El despegue


El tiempo pasa rápido cuando se va a iniciar un viaje como el que nosotros hemos realizado. Por delante teníamos 17 días de viaje por Europa: Suiza, Austria, Republica Checa, Hungría, Polonia e Italia. Un viaje largo, demasiado incluso, que ha dejado en mi retina momentos inolvidables, frases para toda la vida, imágenes que quedaran marcadas en el recuerdo. Un viaje que ahora, y sin permiso, quiero mostrarles a ustedes. Por dos razones principales, primero porque al escribir lo ocurrido lo guardaré para siempre y, segundo, porque uno es tan egocéntrico que sabe que, así, puede crear envidias, espero que insanas, en vosotros que pasais por aquí.

5 de la mañana. Ya estoy en la puerta de casa esperando la llegada de mis amigas. Natalia y Chari son puntuales. El Hyundai i.50 gris de Natalia recorre la curva como si de una británica se tratase. Aún quedan varias horas para llegar al aeropuerto de Málaga desde donde partimos en avión hasta Milán. Y donde comenzará nuestro repertorio de bromas macabras. Un consejo. Hay cosas que no deben decirse en un avión. Ejemplos, varios:

-¡uy!, que bien. Nos ha tocado la cola. Eso es lo primero que encuentran después del choque. Así nuestros padres podrán enterrarnos.
-¡Anda, coño! ¿será normal que se caigan esos tornillitos del ala?
-Mientras la azafata mantenga buena cara es que la cosa va bien. Si tiene mala cara, hay dos posibilidades: vamos a estrellarnos o está estreñida
-Ahora comprendo para qué es el chaleco salvavidas…. ¡para que, mientras nos estrellamos, nos preocupemos de llenarlo y no de que estamos en caída libre!

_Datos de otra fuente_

Context: an optimization exercise on an open-source flow, tuned for small area, a short achievable clock period and few clock cycles per item. The choices shown serve that exercise and are no tape-out recipe.
The RTL was checked by simulation tests, not by an equivalence proof against the original design.
Power figures rest on the tool's default switching activity, not on a simulated workload.

[config.mk]
export PLATFORM = sky130hd
export DESIGN_NAME = modexp_engine
export DESIGN_NICKNAME = modexp_engine
export VERILOG_FILES = /design/flow/design.v
export SDC_FILE = /design/flow/constraint.sdc
export NUM_CORES = 4
export LEC_CHECK = 0
export CAP_MARGIN = 50
export CORE_MARGIN = 2
export CORE_UTILIZATION = 30
export SLEW_MARGIN = 20
[constraint.sdc]
create_clock -name core_clock -period 14.0 [get_ports {clk}]
set_input_delay 2.8000 -clock core_clock [delete_from_list [all_inputs] [get_ports {clk}]]
set_output_delay 2.8000 -clock core_clock [all_outputs]
set_load 0.01 [all_outputs]
What follows belongs to an exercise in optimizing a design on an open flow for small area, a short achievable clock period and few clock cycles per item; a production flow would make more cautious choices. Function not checked in this run: the RTL went through the layout flow alone.

===== config.mk =====
export PLATFORM = sky130hd
export DESIGN_NAME = stereo_biquad
export DESIGN_NICKNAME = stereo_biquad
export VERILOG_FILES = /design/flow/design.v
export SDC_FILE = /design/flow/constraint.sdc
export NUM_CORES = 4
export LEC_CHECK = 0
export CAP_MARGIN = 20
export CORE_MARGIN = 2
export CORE_UTILIZATION = 40
export SLEW_MARGIN = 20

===== constraint.sdc =====
create_clock -name core_clock -period 19.0 [get_ports {clk}]
set_input_delay 3.8000 -clock core_clock [delete_from_list [all_inputs] [get_ports {clk}]]
set_output_delay 3.8000 -clock core_clock [all_outputs]
set_load 0.01 [all_outputs]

Pero, por supuesto, nada de esto debe decirse si una de tus compañeras de viaje tiene horror a volar. Aún así merece la pena pensarlo… al menos las risas están aseguradas. Sobre todo si otra de las viajeras tiene el mismo humor particular.

Pero les hablaba del viaje. Y el viaje, iniciado a las 5 de la mañana en Roche del 1 de agosto, concluyó a las 2h del día siguiente en Zurich. Pero no crean, no fue todo el tiempo en avión. Llegamos sobre las 12 a Milán y allí una pareja amiga nos recogió para transportarnos a Zurich. De camino, aprovechamos para conocer Lugano y el Lago de los Cuatro Bosques -cuyo nombre alemán soy incapaz de recordar- lugar donde se reunieron por primera vez los cantones suizos y donde se encuentra la piedra de Wilham Tell (Guillermo Tell). Para acabar viendo fuegos artificiales en el Lago de Zurich y montar el taco en una verbena local. Pero de eso, les hablaré el próximo día.